REQUIREMENT
Locate the string "CntW" in the records below. Copy every line where it occurs.

DATA IN THIS EXERCISE
..........
## src/rtl/adc_serial_capture.sv

```systemverilog
// Serial ADC capture front end: frames cs_n/adclk for a 12-bit serial ADC,
// deserialises ad_in, rejects frames with a set null bit and sums groups of
// 2^AVG_LOG2 good samples into volt.
module adc_serial_capture #(
  parameter int unsigned CLK_DIV    = 4,
  parameter int unsigned FRAME_BITS = 16,
  parameter int unsigned LEAD_BITS  = 3,
  parameter int unsigned DATA_BITS  = 12,
  parameter int unsigned GAP_CYC    = 32,
  parameter int unsigned AVG_LOG2   = 2
) (
  input  logic                 clk,
  input  logic                 rst,
  input  logic                 en,
  input  logic                 ad_in,
  output logic                 adclk,
  output logic                 cs_n,
  output logic [DATA_BITS-1:0] sample,
  output logic                 sample_vld,
  output logic                 frame_err,
  output logic [15:0]          volt,
  output logic                 volt_vld
);

  localparam int unsigned DivW = (CLK_DIV > 1) ? $clog2(CLK_DIV) : 1;
  localparam int unsigned BitW = (FRAME_BITS > 1) ? $clog2(FRAME_BITS) : 1;
  localparam int unsigned GapW = (GAP_CYC > 1) ? $clog2(GAP_CYC) : 1;
  localparam int unsigned SumW = DATA_BITS + AVG_LOG2;
  localparam int unsigned CntW = AVG_LOG2 + 1;

  localparam logic [DivW-1:0] DivLast   = DivW'(CLK_DIV - 1);
  localparam logic [BitW-1:0] NullIdx   = BitW'(LEAD_BITS - 1);
  localparam logic [BitW-1:0] DataFirst = BitW'(LEAD_BITS);
  localparam logic [BitW-1:0] DataLast  = BitW'(LEAD_BITS + DATA_BITS - 1);
  localparam logic [BitW-1:0] BitLast   = BitW'(FRAME_BITS - 1);
  localparam logic [GapW-1:0] GapLast   = GapW'(GAP_CYC - 1);
  localparam logic [CntW-1:0] AccLast   = CntW'((1 << AVG_LOG2) - 1);

  typedef enum logic [2:0] {StIdle, StSetup, StShift, StDone, StGap} state_e;

  state_e               state_q, state_d;
  logic [DivW-1:0]      div_q, div_d;
  logic [BitW-1:0]      bit_q, bit_d;
  logic [GapW-1:0]      gap_q, gap_d;
  logic                 adclk_q, adclk_d;
  logic [1:0]           sync_q, sync_d;
  logic [DATA_BITS-1:0] shift_q, shift_d;
  logic                 null_q, null_d;
  logic [DATA_BITS-1:0] sample_q, sample_d;
  logic                 sample_vld_q, sample_vld_d;
  logic                 frame_err_q, frame_err_d;
  logic [SumW-1:0]      acc_q, acc_d;
  logic [CntW-1:0]      acc_n_q, acc_n_d;
  logic [15:0]          volt_q, volt_d;
  logic                 volt_vld_q, volt_vld_d;
  logic [SumW-1:0]      sum;

  // Next-state: framing FSM, bit capture, good-sample accumulation
  always_comb begin
    state_d      = state_q;
    div_d        = div_q;
    bit_d        = bit_q;
    gap_d        = gap_q;
    adclk_d      = adclk_q;
    sync_d       = {sync_q[0], ad_in};
    shift_d      = shift_q;
    null_d       = null_q;
    sample_d     = sample_q;
    sample_vld_d = 1'b0;
    frame_err_d  = 1'b0;
    acc_d        = acc_q;
    acc_n_d      = acc_n_q;
    volt_d       = volt_q;
    volt_vld_d   = 1'b0;
    sum          = acc_q + SumW'(shift_q);

    unique case (state_q)
      StIdle: begin
        div_d = '0;
        if (en) state_d = StSetup;
      end
      StSetup: begin
        if (div_q == DivLast) begin
          div_d   = '0;
          bit_d   = '0;
          state_d = StShift;
        end else begin
          div_d = div_q + 1'b1;
        end
      end
      StShift: begin
        if (div_q == DivLast) begin
          div_d   = '0;
          adclk_d = ~adclk_q;
          // adclk high here means this is the falling edge: take one bit
          if (adclk_q) begin
            if (bit_q == NullIdx) begin
              null_d = sync_q[1];
            end else if (bit_q >= DataFirst && bit_q <= DataLast) begin
              shift_d = {shift_q[DATA_BITS-2:0], sync_q[1]};
            end
            if (bit_q == BitLast) state_d = StDone;
            else                  bit_d   = bit_q + 1'b1;
          end
        end else begin
          div_d = div_q + 1'b1;
        end
      end
      StDone: begin
        gap_d   = '0;
        state_d = StGap;
        if (!null_q) begin
          sample_d     = shift_q;
          sample_vld_d = 1'b1;
          if (acc_n_q == AccLast) begin
            volt_d     = 16'(sum);
            volt_vld_d = 1'b1;
            acc_d      = '0;
            acc_n_d    = '0;
          end else begin
            acc_d   = sum;
            acc_n_d = acc_n_q + 1'b1;
          end
        end else begin
          frame_err_d = 1'b1;
        end
      end
      StGap: begin
        if (gap_q == GapLast) begin
          div_d   = '0;
          state_d = en ? StSetup : StIdle;
        end else begin
          gap_d = gap_q + 1'b1;
        end
      end
      default: state_d = StIdle;
    endcase
  end

  // State registers with synchronous active-high reset
  always_ff @(posedge clk) begin
    if (rst) begin
      state_q      <= StIdle;
      div_q        <= '0;
      bit_q        <= '0;
      gap_q        <= '0;
      adclk_q      <= 1'b0;
      sync_q       <= '0;
      shift_q      <= '0;
      null_q       <= 1'b0;
      sample_q     <= '0;
      sample_vld_q <= 1'b0;
      frame_err_q  <= 1'b0;
      acc_q        <= '0;
      acc_n_q      <= '0;
      volt_q       <= '0;
      volt_vld_q   <= 1'b0;
    end else begin
      state_q      <= state_d;
      div_q        <= div_d;
      bit_q        <= bit_d;
      gap_q        <= gap_d;
      adclk_q      <= adclk_d;
      sync_q       <= sync_d;
      shift_q      <= shift_d;
      null_q       <= null_d;
      sample_q     <= sample_d;
      sample_vld_q <= sample_vld_d;
      frame_err_q  <= frame_err_d;
      acc_q        <= acc_d;
      acc_n_q      <= acc_n_d;
      volt_q       <= volt_d;
      volt_vld_q   <= volt_vld_d;
    end
  end

  assign cs_n       = !(state_q == StSetup || state_q == StShift);
  assign adclk      = adclk_q;
  assign sample     = sample_q;
  assign sample_vld = sample_vld_q;
  assign frame_err  = frame_err_q;
  assign volt       = volt_q;
  assign volt_vld   = volt_vld_q;

endmodule
```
..........
RESPONSE
  localparam int unsigned CntW = AVG_LOG2 + 1;
  localparam logic [CntW-1:0] AccLast   = CntW'((1 << AVG_LOG2) - 1);
  logic [CntW-1:0]      acc_n_q, acc_n_d;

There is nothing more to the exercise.